* _EXTRACTED RECORDS_:
-------------------------

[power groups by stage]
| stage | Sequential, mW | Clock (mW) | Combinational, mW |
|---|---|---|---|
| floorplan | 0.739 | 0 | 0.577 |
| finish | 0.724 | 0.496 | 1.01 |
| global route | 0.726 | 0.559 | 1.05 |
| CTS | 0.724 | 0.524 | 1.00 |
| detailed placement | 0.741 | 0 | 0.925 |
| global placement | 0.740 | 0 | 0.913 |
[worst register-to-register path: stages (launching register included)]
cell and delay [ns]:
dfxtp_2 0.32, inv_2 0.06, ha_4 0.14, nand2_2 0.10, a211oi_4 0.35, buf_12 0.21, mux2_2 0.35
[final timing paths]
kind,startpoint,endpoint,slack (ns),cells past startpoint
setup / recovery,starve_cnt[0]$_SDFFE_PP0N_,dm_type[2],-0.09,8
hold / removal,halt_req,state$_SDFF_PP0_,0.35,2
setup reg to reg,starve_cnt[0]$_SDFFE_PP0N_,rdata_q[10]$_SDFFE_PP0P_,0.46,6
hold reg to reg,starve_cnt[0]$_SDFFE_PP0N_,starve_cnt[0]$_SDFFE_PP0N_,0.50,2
[src/rtl/mips_pkg.sv]
// Shared MIPS core definitions: opcodes, the canonical NOP encoding and the fetch FSM states.
package mips_pkg;

  localparam logic [5:0] OP_RTYPE = 6'b000000;
  localparam logic [5:0] OP_LW    = 6'b100011;
  localparam logic [5:0] OP_SW    = 6'b101011;
  localparam logic [5:0] OP_BEQ   = 6'b000100;
  localparam logic [5:0] OP_ADDI  = 6'b001000;
  localparam logic [5:0] OP_J     = 6'b000010;

  // sll $0,$0,0 -- the architectural NOP used for bubbles
  localparam logic [31:0] NOP_INSTR = 32'h0000_0000;

  typedef enum logic {
    FETCH = 1'b0,
    HOLD  = 1'b1
  } fetch_state_t;

  // J-type target: upper PC nibble of the delay-free successor plus the 26-bit word index
  function automatic logic [31:0] jump_target(input logic [31:0] pc_plus4,
                                              input logic [31:0] instr);
    return {pc_plus4[31:28], instr[25:0], 2'b00};
  endfunction

endpackage

[src/rtl/if_id_reg.sv]
// IF/ID pipeline register. Priority: reset > bubble > load > hold.
module if_id_reg
  import mips_pkg::*;
(
  input  logic        clk,
  input  logic        reset,
  input  logic        bubble,
  input  logic        load,
  input  logic [31:0] load_instr,
  input  logic [31:0] load_pc_plus4,
  output logic        valid,
  output logic [31:0] instr,
  output logic [31:0] pc_plus4
);

  // NOTE: state is updated with non-blocking assignments so every flop samples pre-edge values.
  always_ff @(posedge clk) begin
    if (reset) begin
      valid    <= 1'b0;
      instr    <= NOP_INSTR;
      pc_plus4 <= 32'h0;
    end else if (bubble) begin
      valid <= 1'b0;
      instr <= NOP_INSTR;
    end else if (load) begin
      valid    <= 1'b1;
      instr    <= load_instr;
      pc_plus4 <= load_pc_plus4;
    end
  end

endmodule

[src/rtl/fetch_stage.sv]
// Instruction fetch stage: PC, imem request, stall/redirect handling and the IF/ID register.
module fetch_stage
  import mips_pkg::*;
#(
  parameter logic [31:0] RESET_PC  = 32'h0000_0000,
  parameter int          CNT_WIDTH = 32
) (
  input  logic                 clk,
  input  logic                 reset,
  output logic                 imem_req,
  output logic [31:0]          imem_addr,
  input  logic [31:0]          imem_rdata,
  input  logic                 imem_ready,
  input  logic                 stall,
  input  logic                 branch_taken,
  input  logic [31:0]          branch_target,
  input  logic                 jump,
  output logic                 if_id_valid,
  output logic [31:0]          if_id_instr,
  output logic [31:0]          if_id_pc_plus4,
  output logic [5:0]           id_opcode,
  output logic [CNT_WIDTH-1:0] fetch_count
);

  fetch_state_t state, state_next;

  logic [31:0]          pc, pc_next;
  logic [31:0]          pc_plus4;
  logic [31:0]          hold_instr, hold_pc_plus4;
  logic                 hold_valid;

  logic                 redirect;
  logic [31:0]          redirect_pc;

  logic                 ifid_load, ifid_bubble;
  logic [31:0]          ifid_load_instr, ifid_load_pc_plus4;
  logic                 hold_capture, hold_release;
  logic                 count_inc;

  assign pc_plus4  = pc + 32'd4;
  assign imem_addr = pc;
  assign imem_req  = !reset && (state == FETCH);
  assign id_opcode = if_id_instr[31:26];

  // A jump is only real when IF/ID actually holds the J instruction.
  assign redirect    = branch_taken || (jump && if_id_valid);
  assign redirect_pc = (branch_taken ? branch_target
                                     : jump_target(if_id_pc_plus4, if_id_instr)) & ~32'h3;

  // State register
  always_ff @(posedge clk) begin
    if (reset) state <= FETCH;
    else       state <= state_next;
  end

  // Next-state logic
  always_comb begin
    // NOTE: assigning a default first keeps every path covered so no latch is inferred.
    state_next = state;
    if (redirect) begin
      state_next = FETCH;
    end else begin
      unique case (state)
        FETCH: if (imem_ready && stall)   state_next = HOLD;
        HOLD:  if (!stall && hold_valid)  state_next = FETCH;
        default:                          state_next = FETCH;
      endcase
    end
  end

  // Output / datapath control logic
  always_comb begin
    pc_next            = pc;
    ifid_load          = 1'b0;
    ifid_bubble        = 1'b0;
    ifid_load_instr    = imem_rdata;
    ifid_load_pc_plus4 = pc_plus4;
    hold_capture       = 1'b0;
    hold_release       = 1'b0;
    count_inc          = 1'b0;

    if (redirect) begin
      // Redirect wins over stall and discards whatever memory returned this cycle.
      pc_next     = redirect_pc;
      ifid_bubble = 1'b1;
    end else begin
      unique case (state)
        FETCH: begin
          if (imem_ready) begin
            pc_next = pc_plus4;
            if (stall) begin
              hold_capture = 1'b1;
            end else begin
              ifid_load = 1'b1;
              count_inc = 1'b1;
            end
          end else if (!stall) begin
            ifid_bubble = 1'b1;
          end
        end
        HOLD: begin
          if (!stall && hold_valid) begin
            ifid_load          = 1'b1;
            ifid_load_instr    = hold_instr;
            ifid_load_pc_plus4 = hold_pc_plus4;
            hold_release       = 1'b1;
            count_inc          = 1'b1;
          end
        end
        default: ;
      endcase
    end
  end

  // PC, hold buffer and performance counter
  always_ff @(posedge clk) begin
    if (reset) begin
      pc            <= RESET_PC;
      hold_instr    <= NOP_INSTR;
      hold_pc_plus4 <= 32'h0;
      hold_valid    <= 1'b0;
      fetch_count   <= '0;
    end else begin
      pc <= pc_next;
      if (hold_capture) begin
        hold_instr    <= imem_rdata;
        hold_pc_plus4 <= pc_plus4;
        hold_valid    <= 1'b1;
      end else if (redirect || hold_release) begin
        hold_valid <= 1'b0;
      end
      if (count_inc) fetch_count <= fetch_count + CNT_WIDTH'(1);
    end
  end

  if_id_reg u_if_id_reg (
    .clk           (clk),
    .reset         (reset),
    .bubble        (ifid_bubble),
    .load          (ifid_load),
    .load_instr    (ifid_load_instr),
    .load_pc_plus4 (ifid_load_pc_plus4),
    .valid         (if_id_valid),
    .instr         (if_id_instr),
    .pc_plus4      (if_id_pc_plus4)
  );

endmodule
==> src/rtl/conv_shift_reg.sv <==
// Constraint-length-7 shift register producing the two mother-code bits
// for the bit currently being accepted.
module conv_shift_reg
  import tx_pkg::*;
#(
  parameter logic [6:0] G0 = G0_DEFAULT,
  parameter logic [6:0] G1 = G1_DEFAULT
) (
  input  logic Clock,
  input  logic Reset,
  input  logic clear,
  input  logic enable,
  input  logic din,
  output logic coded_a,
  output logic coded_b
);

  logic [5:0] s;
  logic [6:0] window;

  // Generator MSB is delay 0, so the window runs from the new bit down to s[5].
  assign window  = {din, s[0], s[1], s[2], s[3], s[4], s[5]};
  assign coded_a = ^(window & G0);
  assign coded_b = ^(window & G1);

  always_ff @(posedge Clock) begin
    if (!Reset) begin
      s <= '0;
    end else if (clear) begin
      s <= '0;
    end else if (enable) begin
      s <= {s[4:0], din};
    end
  end

endmodule

==> src/rtl/conv_encoder.sv <==
// Rate-1/2 K=7 convolutional encoder with 802.11a puncturing to 2/3 and 3/4,
// ready/valid on both sides with a two-bit output holding buffer.
//
// state    | meaning
// ST_IDLE  | no frame active, input blocked
// ST_RUN   | accepting input bits and emitting coded bits
// ST_DRAIN | last input taken, emptying the output buffer
module conv_encoder
  import tx_pkg::*;
#(
  parameter logic [6:0] G0 = G0_DEFAULT,
  parameter logic [6:0] G1 = G1_DEFAULT
) (
  input  logic       Clock,
  input  logic       Reset,
  input  logic       Start,
  input  logic [1:0] Rate,
  input  logic       In_Data,
  input  logic       In_Valid,
  input  logic       In_Last,
  output logic       In_Ready,
  output logic       Out_Data,
  output logic       Out_Valid,
  input  logic       Out_Ready,
  output logic       Done
);

  enc_state_t state;
  rate_t      rate_q;
  logic [1:0] phase;
  logic [1:0] obuf;
  logic [1:0] count;
  logic       done_q;

  logic       accept;
  logic       xfer;
  logic       coded_a;
  logic       coded_b;
  logic [1:0] q_bits;
  logic [1:0] q_cnt;

  conv_shift_reg #(
    .G0(G0),
    .G1(G1)
  ) u_shift_reg (
    .Clock  (Clock),
    .Reset  (Reset),
    .clear  (Start),
    .enable (accept),
    .din    (In_Data),
    .coded_a(coded_a),
    .coded_b(coded_b)
  );

  assign Out_Valid = (count != 2'd0);
  assign Out_Data  = obuf[0];
  assign Done      = done_q;
  assign In_Ready  = (state == ST_RUN) && !Start &&
                     ((count == 2'd0) || ((count == 2'd1) && Out_Ready));
  assign accept    = In_Valid && In_Ready;
  assign xfer      = Out_Valid && Out_Ready;

  // Puncturing: which coded bits survive for the current phase, head in bit 0.
  always_comb begin
    q_bits = {coded_b, coded_a};
    q_cnt  = 2'd2;
    case (rate_q)
      RATE_2_3: if (phase == 2'd1) q_cnt = 2'd1;
      RATE_3_4: begin
        if (phase == 2'd1) begin
          q_cnt = 2'd1;
        end else if (phase == 2'd2) begin
          q_bits = {1'b0, coded_b};
          q_cnt  = 2'd1;
        end
      end
      default: ;
    endcase
  end

  always_ff @(posedge Clock) begin
    if (!Reset) begin
      state  <= ST_IDLE;
      rate_q <= RATE_1_2;
      phase  <= 2'd0;
      obuf   <= 2'b00;
      count  <= 2'd0;
      done_q <= 1'b0;
    end else if (Start) begin
      state  <= ST_RUN;
      rate_q <= decode_rate(Rate);
      phase  <= 2'd0;
      obuf   <= 2'b00;
      count  <= 2'd0;
      done_q <= 1'b0;
    end else begin
      done_q <= 1'b0;
      if (accept) begin
        // In_Ready guarantees the buffer is empty after this cycle's transfer.
        obuf  <= q_bits;
        count <= q_cnt;
        phase <= (phase == last_phase(rate_q)) ? 2'd0 : phase + 2'd1;
        if (In_Last) state <= ST_DRAIN;
      end else if (xfer) begin
        obuf  <= {1'b0, obuf[1]};
        count <= count - 2'd1;
        if (state == ST_DRAIN && count == 2'd1) begin
          state  <= ST_IDLE;
          done_q <= 1'b1;
        end
      end
    end
  end

endmodule
==> config.mk <==
export PLATFORM = sky130hd
export DESIGN_NAME = conv_encoder
export DESIGN_NICKNAME = d
export VERILOG_FILES = /design/src/rtl/tx_pkg.sv /design/src/rtl/conv_shift_reg.sv /design/src/rtl/conv_encoder.sv
export SDC_FILE = /design/constraint.sdc
export NUM_CORES = 1
export LEC_CHECK = 0
export BUFFER_PORTS_ARGS = -buffer_cell sky130_fd_sc_hd__buf_2
export CORE_MARGIN = 1
export CORE_UTILIZATION = 55
export CTS_CLUSTER_DIAMETER = 150
export DETAILED_ROUTE_END_ITERATION = 8
export GPL_TIMING_DRIVEN = 0
export HOLD_SLACK_MARGIN = 0.1
export PLACE_DENSITY_LB_ADDON = 0.3
export SYNTH_ARGS = -nofsm -noshare
export SYNTH_HDL_FRONTEND = slang
export SYNTH_SLANG_ARGS = --single-unit
==> constraint.sdc <==
create_clock -name Clock -period 1.9 [get_ports Clock]
set_input_delay 0.285 -clock Clock [delete_from_list [all_inputs] [get_ports Clock]]
set_output_delay 0.285 -clock Clock [all_outputs]
set_load 0.01 [all_outputs]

-------------------------

* _WHAT IS NEEDED_:
Copy the lines from the start of the data verbatim, stopping after the line containing "0.524 | 1.00 |".

* _RESPONSE_:
[power groups by stage]
| stage | Sequential, mW | Clock (mW) | Combinational, mW |
|---|---|---|---|
| floorplan | 0.739 | 0 | 0.577 |
| finish | 0.724 | 0.496 | 1.01 |
| global route | 0.726 | 0.559 | 1.05 |
| CTS | 0.724 | 0.524 | 1.00 |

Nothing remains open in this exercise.